Find duplicate element in array in time O(n)

This can be done in O(n) time and O(1) space.

(The algorithm only works because the numbers are consecutive integers in a known range):

In a single pass through the vector, compute the sum of all the numbers, and the sum of the squares of all the numbers.

Subtract the sum of all the numbers from N(N-1)/2. Call this A.

Subtract the sum of the squares from N(N-1)(2N-1)/6. Divide this by A. Call the result B.

The number which was removed is (B + A)/2 and the number it was replaced with is (B - A)/2.

Example:

The vector is [0, 1, 1, 2, 3, 5]:

  • N = 6

  • Sum of the vector is 0 + 1 + 1 + 2 + 3 + 5 = 12. N(N-1)/2 is 15. A = 3.

  • Sum of the squares is 0 + 1 + 1 + 4 + 9 + 25 = 40. N(N-1)(2N-1)/6 is 55. B = (55 - 40)/A = 5.

  • The number which was removed is (5 + 3) / 2 = 4.

  • The number it was replaced by is (5 - 3) / 2 = 1.

Why it works:

  • The sum of the original vector [0, ..., N-1] is N(N-1)/2. Suppose the value a was removed and replaced by b. Now the sum of the modified vector will be N(N-1)/2 + b - a. If we subtract the sum of the modified vector from N(N-1)/2 we get a - b. So A = a - b.

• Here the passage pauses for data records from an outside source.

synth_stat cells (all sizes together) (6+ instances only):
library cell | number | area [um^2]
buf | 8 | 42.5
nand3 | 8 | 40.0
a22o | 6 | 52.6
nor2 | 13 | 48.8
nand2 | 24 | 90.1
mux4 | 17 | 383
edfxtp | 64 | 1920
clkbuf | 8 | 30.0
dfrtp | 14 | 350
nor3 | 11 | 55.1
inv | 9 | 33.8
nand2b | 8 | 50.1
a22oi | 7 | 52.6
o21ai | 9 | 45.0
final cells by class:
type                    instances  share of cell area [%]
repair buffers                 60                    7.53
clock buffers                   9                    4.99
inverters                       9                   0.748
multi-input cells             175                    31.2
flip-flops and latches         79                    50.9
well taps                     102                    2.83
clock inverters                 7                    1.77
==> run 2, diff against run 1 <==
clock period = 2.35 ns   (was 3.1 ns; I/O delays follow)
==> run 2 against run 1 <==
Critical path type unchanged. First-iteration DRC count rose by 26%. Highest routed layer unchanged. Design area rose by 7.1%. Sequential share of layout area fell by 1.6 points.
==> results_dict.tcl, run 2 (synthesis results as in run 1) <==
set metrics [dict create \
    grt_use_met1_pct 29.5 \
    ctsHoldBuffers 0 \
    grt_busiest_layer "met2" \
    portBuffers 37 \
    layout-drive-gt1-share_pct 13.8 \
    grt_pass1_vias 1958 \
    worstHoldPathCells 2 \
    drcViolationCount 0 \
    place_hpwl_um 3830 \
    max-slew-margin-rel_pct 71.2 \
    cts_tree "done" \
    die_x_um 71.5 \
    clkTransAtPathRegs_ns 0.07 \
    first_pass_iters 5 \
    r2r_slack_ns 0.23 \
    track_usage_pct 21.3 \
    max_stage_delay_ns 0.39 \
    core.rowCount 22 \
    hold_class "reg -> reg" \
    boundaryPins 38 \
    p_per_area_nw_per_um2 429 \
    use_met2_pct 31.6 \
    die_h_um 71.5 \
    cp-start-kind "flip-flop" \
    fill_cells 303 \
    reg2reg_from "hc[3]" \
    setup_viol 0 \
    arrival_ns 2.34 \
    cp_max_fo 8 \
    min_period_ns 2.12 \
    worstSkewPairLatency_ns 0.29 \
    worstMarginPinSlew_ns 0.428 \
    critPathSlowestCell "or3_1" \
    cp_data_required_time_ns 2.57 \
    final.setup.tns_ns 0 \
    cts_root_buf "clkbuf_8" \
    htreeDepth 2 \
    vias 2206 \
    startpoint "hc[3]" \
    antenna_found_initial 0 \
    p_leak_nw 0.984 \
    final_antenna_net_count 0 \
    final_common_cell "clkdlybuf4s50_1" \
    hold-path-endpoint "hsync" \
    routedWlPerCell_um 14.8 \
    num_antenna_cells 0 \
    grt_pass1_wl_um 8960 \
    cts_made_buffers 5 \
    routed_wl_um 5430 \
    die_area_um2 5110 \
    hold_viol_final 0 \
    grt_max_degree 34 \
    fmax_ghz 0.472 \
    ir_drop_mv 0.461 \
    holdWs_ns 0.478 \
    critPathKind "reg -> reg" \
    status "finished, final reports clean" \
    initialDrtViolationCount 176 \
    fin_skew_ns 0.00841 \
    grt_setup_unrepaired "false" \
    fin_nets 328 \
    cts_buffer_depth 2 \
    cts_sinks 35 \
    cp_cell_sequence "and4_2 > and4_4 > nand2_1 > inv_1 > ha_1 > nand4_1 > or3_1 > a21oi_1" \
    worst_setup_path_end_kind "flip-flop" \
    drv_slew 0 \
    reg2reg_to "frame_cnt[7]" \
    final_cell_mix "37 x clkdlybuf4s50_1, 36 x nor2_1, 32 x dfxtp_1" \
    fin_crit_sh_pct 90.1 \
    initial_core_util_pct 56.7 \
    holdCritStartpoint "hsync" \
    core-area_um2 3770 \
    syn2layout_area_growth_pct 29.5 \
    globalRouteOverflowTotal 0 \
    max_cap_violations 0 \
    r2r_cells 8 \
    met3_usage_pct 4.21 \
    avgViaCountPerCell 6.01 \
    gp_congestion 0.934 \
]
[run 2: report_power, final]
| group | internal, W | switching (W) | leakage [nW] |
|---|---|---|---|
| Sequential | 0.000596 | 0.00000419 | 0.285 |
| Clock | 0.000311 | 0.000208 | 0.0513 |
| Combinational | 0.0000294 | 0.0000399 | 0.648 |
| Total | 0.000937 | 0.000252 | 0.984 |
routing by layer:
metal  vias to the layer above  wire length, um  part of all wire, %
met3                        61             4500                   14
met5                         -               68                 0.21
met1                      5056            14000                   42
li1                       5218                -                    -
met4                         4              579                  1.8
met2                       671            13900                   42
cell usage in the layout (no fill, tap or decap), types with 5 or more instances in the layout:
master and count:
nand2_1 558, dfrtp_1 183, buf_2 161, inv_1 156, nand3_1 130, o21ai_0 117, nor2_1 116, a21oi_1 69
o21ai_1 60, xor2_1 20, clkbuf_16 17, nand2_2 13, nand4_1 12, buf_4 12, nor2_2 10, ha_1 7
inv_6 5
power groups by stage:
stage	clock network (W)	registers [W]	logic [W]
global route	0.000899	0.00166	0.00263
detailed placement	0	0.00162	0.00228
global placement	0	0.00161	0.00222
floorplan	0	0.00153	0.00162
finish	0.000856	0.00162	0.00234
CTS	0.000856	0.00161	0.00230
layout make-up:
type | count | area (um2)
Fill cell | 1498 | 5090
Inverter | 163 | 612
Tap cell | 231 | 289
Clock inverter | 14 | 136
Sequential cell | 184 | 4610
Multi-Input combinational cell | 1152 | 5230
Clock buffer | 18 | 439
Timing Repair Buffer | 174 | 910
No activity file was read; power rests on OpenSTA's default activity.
===== config.mk =====
export PLATFORM = sky130hd
export DESIGN_NAME = ntt_mem_arbiter
export DESIGN_NICKNAME = d
export VERILOG_FILES = /design/src/rtl/ntt_mem_pkg.sv /design/src/rtl/ntt_rr_picker.sv /design/src/rtl/ntt_mem_arbiter.sv
export SDC_FILE = /design/constraint.sdc
export NUM_CORES = 1
export LEC_CHECK = 0
export ABC_AREA = 1
export BUFFER_PORTS_ARGS = -buffer_cell sky130_fd_sc_hd__buf_2
export CORE_AREA = 4 4 275 277
export CTS_CLUSTER_DIAMETER = 150
export DETAILED_ROUTE_END_ITERATION = 10
export DIE_AREA = 0 0 279 281
export SETUP_SLACK_MARGIN = 0.05
export SYNTH_ARGS = -nofsm -noshare
export SYNTH_HDL_FRONTEND = slang
export SYNTH_SLANG_ARGS = --single-unit

===== constraint.sdc =====
create_clock -name clk -period 6.4 [get_ports clk]
set_clock_uncertainty 0.2 [all_clocks]
set_input_delay 0.32 -clock clk [delete_from_list [all_inputs] [get_ports clk]]
set_output_delay 0.32 -clock clk [all_outputs]
set_load 0.03 [all_outputs]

  • Similarly, the sum of the squares of the original vector is N(N-1)(2N-1)/6. The sum of the squares of the modified vector is N(N-1)(2N-1)/6 + b2 - a2. Subtracting the sum of the squares of the modified vector from the original sum gives a2 - b2, which is the same as (a+b)(a-b). So if we divide it by a - b (i.e., A), we get B = a + b.

  • Now B + A = a + b + a - b = 2a and B - A = a + b - (a - b) = 2b.


We have the original array int A[N]; Create a second array bool B[N] too, of type bool=false. Iterate the first array and set B[A[i]]=true if was false, else bing!


You can do it in O(N) time without any extra space. Here is how the algorithm works :

Iterate through array in the following manner :

  1. For each element encountered, set its corresponding index value to negative. Eg : if you find a[0] = 2. Got to a[2] and negate the value.

    By doing this you flag it to be encountered. Since you know you cannot have negative numbers, you also know that you are the one who negated it.

  2. Check if index corresponding to the value is already flagged negative, if yes you get the duplicated element. Eg : if a[0]=2 , go to a[2] and check if it is negative.

Lets say you have following array :

int a[]  = {2,1,2,3,4};

After first element your array will be :

int a[] = {2,1,-2,3,4};

After second element your array will be :

int a[] = {2,-1,-2,3,4};

When you reach third element you go to a[2] and see its already negative. You get the duplicate.